- [WHAT THE EXERCISE ASKS] In the records below, find each line holding the word "fetch" and copy it.

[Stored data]
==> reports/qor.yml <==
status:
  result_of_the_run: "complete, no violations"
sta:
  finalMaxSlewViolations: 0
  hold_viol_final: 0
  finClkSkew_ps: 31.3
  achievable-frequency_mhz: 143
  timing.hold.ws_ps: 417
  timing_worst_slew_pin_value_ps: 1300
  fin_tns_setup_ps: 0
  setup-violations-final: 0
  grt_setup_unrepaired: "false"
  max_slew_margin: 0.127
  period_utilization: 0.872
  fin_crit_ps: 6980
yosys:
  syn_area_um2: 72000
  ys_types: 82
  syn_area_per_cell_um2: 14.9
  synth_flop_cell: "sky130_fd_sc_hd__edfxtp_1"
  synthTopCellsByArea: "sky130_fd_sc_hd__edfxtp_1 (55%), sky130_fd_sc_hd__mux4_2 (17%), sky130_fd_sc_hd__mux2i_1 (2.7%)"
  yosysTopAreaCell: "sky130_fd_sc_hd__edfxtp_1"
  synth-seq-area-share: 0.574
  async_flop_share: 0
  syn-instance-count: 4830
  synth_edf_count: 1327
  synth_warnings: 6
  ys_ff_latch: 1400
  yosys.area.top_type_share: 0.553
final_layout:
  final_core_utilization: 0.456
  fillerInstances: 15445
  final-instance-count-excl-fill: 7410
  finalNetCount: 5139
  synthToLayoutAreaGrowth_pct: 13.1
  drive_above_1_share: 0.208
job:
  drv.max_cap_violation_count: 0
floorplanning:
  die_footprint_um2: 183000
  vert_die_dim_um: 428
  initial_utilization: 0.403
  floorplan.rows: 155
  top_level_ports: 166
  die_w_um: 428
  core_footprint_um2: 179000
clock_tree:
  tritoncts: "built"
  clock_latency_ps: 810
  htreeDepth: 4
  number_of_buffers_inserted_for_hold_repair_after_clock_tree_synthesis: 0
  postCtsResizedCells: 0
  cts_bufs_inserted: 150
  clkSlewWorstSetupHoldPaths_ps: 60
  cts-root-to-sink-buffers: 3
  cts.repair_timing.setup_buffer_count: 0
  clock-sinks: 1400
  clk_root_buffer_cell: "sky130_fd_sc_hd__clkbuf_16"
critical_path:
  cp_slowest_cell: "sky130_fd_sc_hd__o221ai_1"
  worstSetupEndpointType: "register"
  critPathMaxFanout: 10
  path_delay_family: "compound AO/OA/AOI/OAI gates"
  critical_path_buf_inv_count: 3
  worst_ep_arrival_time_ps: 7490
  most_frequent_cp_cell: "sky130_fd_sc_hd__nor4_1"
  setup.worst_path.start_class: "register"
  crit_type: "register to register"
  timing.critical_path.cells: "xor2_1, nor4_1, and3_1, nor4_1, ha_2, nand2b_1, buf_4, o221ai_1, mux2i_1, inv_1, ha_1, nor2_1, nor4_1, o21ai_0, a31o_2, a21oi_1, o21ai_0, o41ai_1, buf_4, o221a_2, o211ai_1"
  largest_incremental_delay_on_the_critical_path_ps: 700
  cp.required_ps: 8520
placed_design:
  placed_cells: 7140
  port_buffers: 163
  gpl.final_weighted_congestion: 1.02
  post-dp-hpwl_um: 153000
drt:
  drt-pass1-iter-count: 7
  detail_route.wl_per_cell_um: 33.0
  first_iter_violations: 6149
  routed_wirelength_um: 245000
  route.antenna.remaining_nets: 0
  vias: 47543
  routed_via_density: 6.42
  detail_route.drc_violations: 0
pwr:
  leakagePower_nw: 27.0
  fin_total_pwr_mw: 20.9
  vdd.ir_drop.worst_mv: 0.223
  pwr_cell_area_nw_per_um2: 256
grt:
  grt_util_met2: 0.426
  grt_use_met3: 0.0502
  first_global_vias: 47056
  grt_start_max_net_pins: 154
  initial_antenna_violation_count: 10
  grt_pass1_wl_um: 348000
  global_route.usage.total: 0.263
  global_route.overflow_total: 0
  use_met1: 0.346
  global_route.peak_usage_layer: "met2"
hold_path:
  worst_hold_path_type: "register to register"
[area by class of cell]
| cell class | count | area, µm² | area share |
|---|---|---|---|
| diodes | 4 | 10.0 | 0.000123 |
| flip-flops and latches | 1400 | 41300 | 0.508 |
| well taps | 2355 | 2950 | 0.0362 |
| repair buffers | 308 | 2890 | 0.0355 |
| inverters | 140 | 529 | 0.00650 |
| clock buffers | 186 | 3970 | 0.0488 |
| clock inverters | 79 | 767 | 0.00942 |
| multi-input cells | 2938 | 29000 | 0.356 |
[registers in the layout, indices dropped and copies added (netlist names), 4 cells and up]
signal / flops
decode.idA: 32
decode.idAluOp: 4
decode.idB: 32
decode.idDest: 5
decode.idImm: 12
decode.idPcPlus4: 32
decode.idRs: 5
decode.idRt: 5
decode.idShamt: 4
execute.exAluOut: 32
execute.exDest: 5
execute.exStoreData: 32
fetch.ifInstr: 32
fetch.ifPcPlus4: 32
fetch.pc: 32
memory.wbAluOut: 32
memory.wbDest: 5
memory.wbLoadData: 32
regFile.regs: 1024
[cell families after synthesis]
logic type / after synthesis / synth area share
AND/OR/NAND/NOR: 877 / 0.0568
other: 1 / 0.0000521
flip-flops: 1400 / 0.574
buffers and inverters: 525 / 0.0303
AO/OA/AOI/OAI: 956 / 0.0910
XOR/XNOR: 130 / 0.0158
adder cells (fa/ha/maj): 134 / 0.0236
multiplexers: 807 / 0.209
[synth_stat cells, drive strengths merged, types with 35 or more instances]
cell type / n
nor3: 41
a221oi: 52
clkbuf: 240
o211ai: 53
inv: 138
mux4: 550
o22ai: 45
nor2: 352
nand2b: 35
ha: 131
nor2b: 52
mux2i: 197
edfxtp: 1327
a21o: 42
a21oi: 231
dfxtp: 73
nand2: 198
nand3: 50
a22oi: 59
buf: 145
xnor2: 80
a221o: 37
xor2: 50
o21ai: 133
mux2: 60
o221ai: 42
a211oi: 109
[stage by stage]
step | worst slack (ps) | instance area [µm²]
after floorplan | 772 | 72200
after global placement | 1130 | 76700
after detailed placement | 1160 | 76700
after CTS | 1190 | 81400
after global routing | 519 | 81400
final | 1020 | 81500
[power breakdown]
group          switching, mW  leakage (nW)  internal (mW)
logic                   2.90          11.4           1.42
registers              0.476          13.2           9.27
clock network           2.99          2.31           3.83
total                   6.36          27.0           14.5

- [RESULT FOR THIS EXERCISE]
fetch.ifInstr: 32
fetch.ifPcPlus4: 32
fetch.pc: 32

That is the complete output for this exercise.